▶ PROBLEM:
Only one span of the listing below should come back. It runs from the line with "[critical path, cell delays in order]" through the line with "0.0529 | 0.0794 |", and each of its lines must be reproduced exactly.

=== Begin Enclosure ===

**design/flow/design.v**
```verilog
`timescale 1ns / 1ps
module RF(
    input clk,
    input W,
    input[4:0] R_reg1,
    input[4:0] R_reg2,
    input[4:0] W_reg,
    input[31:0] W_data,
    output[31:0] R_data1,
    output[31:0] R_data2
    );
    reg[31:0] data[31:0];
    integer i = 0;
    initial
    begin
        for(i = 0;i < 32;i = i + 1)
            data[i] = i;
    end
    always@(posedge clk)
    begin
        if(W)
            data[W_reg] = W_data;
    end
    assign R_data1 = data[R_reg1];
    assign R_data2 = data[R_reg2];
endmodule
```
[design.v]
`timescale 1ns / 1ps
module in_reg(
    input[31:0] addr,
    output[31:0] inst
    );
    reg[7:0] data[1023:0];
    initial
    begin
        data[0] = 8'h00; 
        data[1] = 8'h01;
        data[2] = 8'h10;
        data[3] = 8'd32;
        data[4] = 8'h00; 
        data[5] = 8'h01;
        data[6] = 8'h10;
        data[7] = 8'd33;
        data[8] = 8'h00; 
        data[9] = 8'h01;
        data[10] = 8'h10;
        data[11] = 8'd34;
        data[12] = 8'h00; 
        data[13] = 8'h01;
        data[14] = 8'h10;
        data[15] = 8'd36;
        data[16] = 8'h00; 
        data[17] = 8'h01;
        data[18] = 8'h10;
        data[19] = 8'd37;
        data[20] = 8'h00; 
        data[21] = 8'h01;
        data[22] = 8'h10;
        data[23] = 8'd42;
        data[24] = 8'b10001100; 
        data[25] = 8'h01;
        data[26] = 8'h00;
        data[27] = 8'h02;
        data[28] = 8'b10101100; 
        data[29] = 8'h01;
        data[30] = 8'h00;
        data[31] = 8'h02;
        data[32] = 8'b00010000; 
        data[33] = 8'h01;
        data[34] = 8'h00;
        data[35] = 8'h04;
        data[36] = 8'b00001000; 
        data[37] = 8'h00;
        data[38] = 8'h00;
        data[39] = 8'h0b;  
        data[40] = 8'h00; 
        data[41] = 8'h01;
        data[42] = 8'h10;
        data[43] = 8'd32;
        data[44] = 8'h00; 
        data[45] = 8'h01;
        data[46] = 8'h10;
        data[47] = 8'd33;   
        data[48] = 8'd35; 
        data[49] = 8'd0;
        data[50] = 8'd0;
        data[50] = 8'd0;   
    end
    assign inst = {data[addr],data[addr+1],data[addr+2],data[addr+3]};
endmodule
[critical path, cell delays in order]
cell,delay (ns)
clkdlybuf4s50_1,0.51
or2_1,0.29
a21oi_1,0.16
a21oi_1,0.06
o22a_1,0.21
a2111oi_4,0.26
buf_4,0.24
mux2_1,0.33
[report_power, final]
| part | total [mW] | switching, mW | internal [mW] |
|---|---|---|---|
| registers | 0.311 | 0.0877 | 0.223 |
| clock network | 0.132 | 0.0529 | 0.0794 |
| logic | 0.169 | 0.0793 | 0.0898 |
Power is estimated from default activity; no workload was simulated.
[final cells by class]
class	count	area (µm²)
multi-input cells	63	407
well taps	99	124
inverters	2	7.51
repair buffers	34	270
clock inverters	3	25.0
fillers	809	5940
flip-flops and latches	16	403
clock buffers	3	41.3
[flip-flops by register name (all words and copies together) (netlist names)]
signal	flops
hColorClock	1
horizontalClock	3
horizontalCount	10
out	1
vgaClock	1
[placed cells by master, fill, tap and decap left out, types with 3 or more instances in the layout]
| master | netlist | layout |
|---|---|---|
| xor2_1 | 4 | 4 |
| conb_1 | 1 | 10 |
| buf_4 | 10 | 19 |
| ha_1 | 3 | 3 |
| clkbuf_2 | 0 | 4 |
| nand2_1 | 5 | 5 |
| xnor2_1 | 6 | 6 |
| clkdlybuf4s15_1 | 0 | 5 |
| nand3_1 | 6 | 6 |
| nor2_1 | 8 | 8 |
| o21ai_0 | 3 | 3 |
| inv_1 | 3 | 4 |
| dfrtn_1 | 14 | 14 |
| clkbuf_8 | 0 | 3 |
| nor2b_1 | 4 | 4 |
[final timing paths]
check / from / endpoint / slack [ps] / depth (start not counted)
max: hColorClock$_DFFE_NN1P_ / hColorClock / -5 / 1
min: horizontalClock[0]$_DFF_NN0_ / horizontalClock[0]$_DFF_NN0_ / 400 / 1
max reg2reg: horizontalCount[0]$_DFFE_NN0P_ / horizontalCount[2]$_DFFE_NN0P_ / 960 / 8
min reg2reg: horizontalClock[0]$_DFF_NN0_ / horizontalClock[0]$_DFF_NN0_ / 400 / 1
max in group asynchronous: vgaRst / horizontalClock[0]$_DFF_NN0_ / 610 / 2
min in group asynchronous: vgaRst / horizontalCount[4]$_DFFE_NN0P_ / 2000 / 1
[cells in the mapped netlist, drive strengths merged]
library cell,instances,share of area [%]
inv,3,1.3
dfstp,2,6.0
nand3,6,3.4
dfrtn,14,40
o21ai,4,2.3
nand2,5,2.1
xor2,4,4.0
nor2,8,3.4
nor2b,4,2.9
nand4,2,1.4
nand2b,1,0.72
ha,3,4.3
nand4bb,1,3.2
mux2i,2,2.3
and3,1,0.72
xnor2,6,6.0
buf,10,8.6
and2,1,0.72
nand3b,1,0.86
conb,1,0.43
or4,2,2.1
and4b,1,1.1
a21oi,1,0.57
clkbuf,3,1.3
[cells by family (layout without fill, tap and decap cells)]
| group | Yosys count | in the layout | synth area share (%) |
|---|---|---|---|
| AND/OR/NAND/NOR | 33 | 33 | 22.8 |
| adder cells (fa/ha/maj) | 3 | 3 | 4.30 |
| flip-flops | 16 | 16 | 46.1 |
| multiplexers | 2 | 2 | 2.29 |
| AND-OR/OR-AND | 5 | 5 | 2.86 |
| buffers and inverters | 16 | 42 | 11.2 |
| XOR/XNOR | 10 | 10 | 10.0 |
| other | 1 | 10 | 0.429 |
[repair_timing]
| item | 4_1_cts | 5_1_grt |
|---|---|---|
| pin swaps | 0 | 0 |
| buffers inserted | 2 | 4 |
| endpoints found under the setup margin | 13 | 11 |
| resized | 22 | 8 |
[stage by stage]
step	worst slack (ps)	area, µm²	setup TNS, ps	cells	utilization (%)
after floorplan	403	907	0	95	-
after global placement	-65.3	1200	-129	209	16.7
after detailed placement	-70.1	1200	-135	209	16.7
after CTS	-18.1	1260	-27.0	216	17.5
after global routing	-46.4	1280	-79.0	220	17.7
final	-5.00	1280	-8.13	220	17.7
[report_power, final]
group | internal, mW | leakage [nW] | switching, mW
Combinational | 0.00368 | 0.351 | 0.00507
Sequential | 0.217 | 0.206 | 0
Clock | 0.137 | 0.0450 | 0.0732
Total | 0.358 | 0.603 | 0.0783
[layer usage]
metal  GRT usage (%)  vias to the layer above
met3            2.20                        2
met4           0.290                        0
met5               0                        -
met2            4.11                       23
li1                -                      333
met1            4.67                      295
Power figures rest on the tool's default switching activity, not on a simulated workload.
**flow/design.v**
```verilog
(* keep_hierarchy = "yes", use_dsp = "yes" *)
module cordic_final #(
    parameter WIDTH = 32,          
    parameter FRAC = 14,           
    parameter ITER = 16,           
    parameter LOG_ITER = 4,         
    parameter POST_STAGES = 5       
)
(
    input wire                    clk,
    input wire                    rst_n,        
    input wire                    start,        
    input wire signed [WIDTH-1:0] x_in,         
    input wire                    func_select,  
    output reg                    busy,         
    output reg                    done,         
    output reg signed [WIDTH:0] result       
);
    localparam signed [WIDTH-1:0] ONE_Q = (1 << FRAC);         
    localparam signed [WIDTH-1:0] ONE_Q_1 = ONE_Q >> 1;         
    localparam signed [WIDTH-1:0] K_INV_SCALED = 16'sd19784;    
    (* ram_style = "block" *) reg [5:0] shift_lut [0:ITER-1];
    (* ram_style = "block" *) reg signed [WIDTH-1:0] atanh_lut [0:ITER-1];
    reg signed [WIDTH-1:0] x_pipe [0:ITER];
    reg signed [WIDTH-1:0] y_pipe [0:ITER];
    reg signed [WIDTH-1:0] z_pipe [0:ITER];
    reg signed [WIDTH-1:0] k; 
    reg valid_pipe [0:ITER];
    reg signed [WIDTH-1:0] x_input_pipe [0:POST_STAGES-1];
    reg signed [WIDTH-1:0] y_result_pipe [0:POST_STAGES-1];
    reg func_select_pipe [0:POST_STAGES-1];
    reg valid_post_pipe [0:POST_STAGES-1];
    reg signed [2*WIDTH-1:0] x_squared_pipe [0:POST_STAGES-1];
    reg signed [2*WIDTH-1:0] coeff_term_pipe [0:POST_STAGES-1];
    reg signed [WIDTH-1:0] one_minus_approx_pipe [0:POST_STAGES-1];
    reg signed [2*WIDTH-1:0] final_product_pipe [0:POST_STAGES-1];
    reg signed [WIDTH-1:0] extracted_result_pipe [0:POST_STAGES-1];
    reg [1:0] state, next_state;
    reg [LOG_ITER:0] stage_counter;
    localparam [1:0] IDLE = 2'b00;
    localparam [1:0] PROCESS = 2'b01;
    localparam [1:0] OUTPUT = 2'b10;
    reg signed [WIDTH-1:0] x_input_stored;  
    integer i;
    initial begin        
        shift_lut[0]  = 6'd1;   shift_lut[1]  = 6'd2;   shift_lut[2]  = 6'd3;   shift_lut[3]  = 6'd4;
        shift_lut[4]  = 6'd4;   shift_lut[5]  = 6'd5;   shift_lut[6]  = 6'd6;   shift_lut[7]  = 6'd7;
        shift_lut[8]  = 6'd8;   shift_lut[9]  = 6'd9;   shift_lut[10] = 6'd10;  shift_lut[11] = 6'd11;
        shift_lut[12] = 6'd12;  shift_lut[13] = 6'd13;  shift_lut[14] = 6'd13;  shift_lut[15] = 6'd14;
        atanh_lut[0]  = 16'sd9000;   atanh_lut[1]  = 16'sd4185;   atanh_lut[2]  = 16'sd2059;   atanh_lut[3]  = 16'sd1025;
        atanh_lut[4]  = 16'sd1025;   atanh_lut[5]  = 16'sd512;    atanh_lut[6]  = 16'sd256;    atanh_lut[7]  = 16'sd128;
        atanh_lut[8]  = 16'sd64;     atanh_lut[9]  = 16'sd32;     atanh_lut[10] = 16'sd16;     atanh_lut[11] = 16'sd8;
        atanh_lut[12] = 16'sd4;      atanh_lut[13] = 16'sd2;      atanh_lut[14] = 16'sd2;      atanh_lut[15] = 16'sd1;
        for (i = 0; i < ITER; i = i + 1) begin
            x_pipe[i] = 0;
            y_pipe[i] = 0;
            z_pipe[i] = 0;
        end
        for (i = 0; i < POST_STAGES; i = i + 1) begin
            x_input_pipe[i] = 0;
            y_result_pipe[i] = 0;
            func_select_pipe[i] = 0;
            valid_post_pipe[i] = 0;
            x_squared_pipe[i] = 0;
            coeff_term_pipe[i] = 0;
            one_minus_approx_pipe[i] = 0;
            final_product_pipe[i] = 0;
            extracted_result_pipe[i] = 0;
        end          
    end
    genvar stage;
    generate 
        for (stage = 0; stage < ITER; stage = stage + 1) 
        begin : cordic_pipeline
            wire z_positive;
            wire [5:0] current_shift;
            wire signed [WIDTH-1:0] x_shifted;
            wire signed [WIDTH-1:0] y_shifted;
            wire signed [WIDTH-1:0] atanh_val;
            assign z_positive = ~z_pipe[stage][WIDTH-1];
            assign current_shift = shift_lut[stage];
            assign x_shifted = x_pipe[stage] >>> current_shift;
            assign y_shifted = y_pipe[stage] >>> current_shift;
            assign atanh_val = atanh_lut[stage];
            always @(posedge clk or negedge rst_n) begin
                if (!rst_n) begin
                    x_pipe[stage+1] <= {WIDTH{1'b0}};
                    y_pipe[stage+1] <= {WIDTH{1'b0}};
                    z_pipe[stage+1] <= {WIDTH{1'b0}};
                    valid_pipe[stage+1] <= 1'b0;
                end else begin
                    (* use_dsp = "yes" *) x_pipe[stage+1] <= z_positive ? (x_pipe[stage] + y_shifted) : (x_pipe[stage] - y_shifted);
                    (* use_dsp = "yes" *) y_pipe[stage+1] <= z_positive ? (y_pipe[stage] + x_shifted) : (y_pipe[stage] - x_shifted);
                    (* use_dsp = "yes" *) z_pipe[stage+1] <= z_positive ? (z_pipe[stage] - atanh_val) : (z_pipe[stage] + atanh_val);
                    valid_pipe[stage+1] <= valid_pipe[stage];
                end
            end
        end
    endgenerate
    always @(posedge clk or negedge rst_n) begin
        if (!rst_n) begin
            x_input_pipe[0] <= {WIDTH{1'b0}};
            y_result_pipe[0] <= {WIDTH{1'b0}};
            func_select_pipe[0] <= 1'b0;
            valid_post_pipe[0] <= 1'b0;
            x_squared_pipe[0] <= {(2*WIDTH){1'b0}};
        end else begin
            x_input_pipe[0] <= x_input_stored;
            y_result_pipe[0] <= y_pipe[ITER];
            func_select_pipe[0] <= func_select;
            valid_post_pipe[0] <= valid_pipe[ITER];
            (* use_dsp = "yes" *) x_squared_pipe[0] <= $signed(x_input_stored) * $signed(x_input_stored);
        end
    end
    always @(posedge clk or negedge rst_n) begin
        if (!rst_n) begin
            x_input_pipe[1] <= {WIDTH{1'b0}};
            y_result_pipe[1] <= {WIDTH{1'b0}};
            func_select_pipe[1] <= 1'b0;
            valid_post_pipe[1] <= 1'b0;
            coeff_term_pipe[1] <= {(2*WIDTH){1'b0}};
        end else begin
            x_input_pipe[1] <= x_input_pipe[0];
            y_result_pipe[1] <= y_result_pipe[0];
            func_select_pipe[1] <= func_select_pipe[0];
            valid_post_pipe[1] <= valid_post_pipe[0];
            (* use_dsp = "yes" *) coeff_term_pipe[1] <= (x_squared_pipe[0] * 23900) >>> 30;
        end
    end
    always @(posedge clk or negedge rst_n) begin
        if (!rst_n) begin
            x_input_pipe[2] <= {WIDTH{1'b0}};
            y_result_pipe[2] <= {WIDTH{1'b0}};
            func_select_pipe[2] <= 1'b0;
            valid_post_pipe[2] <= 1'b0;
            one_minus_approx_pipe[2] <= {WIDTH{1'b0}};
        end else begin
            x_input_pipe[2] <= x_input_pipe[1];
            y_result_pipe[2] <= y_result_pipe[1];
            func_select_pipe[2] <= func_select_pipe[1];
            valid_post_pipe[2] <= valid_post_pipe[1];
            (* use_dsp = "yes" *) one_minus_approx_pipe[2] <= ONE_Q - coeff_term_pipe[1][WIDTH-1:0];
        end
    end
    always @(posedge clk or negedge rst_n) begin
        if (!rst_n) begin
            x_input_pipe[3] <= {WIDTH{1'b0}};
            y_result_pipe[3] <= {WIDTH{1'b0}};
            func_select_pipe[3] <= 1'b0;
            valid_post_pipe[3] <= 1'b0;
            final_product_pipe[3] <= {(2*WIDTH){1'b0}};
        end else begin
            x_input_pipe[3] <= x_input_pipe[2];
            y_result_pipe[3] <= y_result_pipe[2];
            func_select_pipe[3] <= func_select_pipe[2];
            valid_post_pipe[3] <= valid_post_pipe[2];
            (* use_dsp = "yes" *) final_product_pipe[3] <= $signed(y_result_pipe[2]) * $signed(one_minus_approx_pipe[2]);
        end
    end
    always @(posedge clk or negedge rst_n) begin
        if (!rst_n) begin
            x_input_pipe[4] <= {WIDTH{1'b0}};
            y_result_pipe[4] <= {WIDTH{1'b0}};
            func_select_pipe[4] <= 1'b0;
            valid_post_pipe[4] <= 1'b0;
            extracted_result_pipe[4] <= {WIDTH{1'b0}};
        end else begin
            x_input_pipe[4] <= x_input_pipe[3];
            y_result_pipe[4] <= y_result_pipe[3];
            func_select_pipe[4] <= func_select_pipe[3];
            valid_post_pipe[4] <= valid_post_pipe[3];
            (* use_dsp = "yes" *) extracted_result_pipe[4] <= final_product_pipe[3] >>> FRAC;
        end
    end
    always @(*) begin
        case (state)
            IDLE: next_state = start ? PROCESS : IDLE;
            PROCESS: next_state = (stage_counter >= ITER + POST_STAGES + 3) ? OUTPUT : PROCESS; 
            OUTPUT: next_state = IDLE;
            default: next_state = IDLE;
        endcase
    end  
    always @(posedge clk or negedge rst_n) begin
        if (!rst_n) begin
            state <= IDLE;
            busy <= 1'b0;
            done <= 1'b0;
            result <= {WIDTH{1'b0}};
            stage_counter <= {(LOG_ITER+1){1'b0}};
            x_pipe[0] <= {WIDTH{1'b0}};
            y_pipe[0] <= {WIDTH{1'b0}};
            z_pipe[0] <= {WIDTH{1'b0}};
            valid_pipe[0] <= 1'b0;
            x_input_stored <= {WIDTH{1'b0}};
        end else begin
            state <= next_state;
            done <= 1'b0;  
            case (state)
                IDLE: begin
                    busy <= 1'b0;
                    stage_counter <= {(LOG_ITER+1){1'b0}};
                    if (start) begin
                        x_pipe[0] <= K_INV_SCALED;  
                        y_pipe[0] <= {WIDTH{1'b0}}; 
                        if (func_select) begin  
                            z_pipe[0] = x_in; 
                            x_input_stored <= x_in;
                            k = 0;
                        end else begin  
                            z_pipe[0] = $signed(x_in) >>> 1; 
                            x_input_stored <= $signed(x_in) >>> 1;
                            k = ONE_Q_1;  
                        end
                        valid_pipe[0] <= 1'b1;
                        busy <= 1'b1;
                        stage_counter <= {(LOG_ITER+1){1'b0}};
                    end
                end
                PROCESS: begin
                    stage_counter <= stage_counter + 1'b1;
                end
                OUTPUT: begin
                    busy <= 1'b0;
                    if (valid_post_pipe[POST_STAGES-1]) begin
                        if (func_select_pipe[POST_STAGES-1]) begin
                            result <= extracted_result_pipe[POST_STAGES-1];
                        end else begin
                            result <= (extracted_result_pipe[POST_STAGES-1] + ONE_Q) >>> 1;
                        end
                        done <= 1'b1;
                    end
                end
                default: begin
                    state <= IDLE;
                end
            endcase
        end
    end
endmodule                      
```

=== End Enclosure ===

▶ RESPONSE FOR THIS EXERCISE:
[critical path, cell delays in order]
cell,delay (ns)
clkdlybuf4s50_1,0.51
or2_1,0.29
a21oi_1,0.16
a21oi_1,0.06
o22a_1,0.21
a2111oi_4,0.26
buf_4,0.24
mux2_1,0.33
[report_power, final]
| part | total [mW] | switching, mW | internal [mW] |
|---|---|---|---|
| registers | 0.311 | 0.0877 | 0.223 |
| clock network | 0.132 | 0.0529 | 0.0794 |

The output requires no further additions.